Problem details: Reproduce only what lies between the first line of the material below and the line containing "stage | hold WS, ns | instance area [µm²]", with both of those lines included and every line kept exact.

Segment Open

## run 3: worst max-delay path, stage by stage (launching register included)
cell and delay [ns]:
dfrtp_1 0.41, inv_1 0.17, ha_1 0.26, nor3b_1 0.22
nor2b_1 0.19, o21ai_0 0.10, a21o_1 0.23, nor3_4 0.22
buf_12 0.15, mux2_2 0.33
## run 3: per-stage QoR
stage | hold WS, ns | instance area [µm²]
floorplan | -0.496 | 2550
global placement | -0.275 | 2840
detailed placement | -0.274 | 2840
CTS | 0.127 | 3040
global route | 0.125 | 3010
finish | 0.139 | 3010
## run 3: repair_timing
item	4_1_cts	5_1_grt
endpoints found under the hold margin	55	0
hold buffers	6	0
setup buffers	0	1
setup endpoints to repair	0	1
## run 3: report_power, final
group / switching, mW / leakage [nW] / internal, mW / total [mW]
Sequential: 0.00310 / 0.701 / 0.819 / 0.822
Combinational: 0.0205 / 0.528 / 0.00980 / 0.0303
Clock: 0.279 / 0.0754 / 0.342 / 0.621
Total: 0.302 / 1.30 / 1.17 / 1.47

Segment Closed

Result of the task:
## run 3: worst max-delay path, stage by stage (launching register included)
cell and delay [ns]:
dfrtp_1 0.41, inv_1 0.17, ha_1 0.26, nor3b_1 0.22
nor2b_1 0.19, o21ai_0 0.10, a21o_1 0.23, nor3_4 0.22
buf_12 0.15, mux2_2 0.33
## run 3: per-stage QoR
stage | hold WS, ns | instance area [µm²]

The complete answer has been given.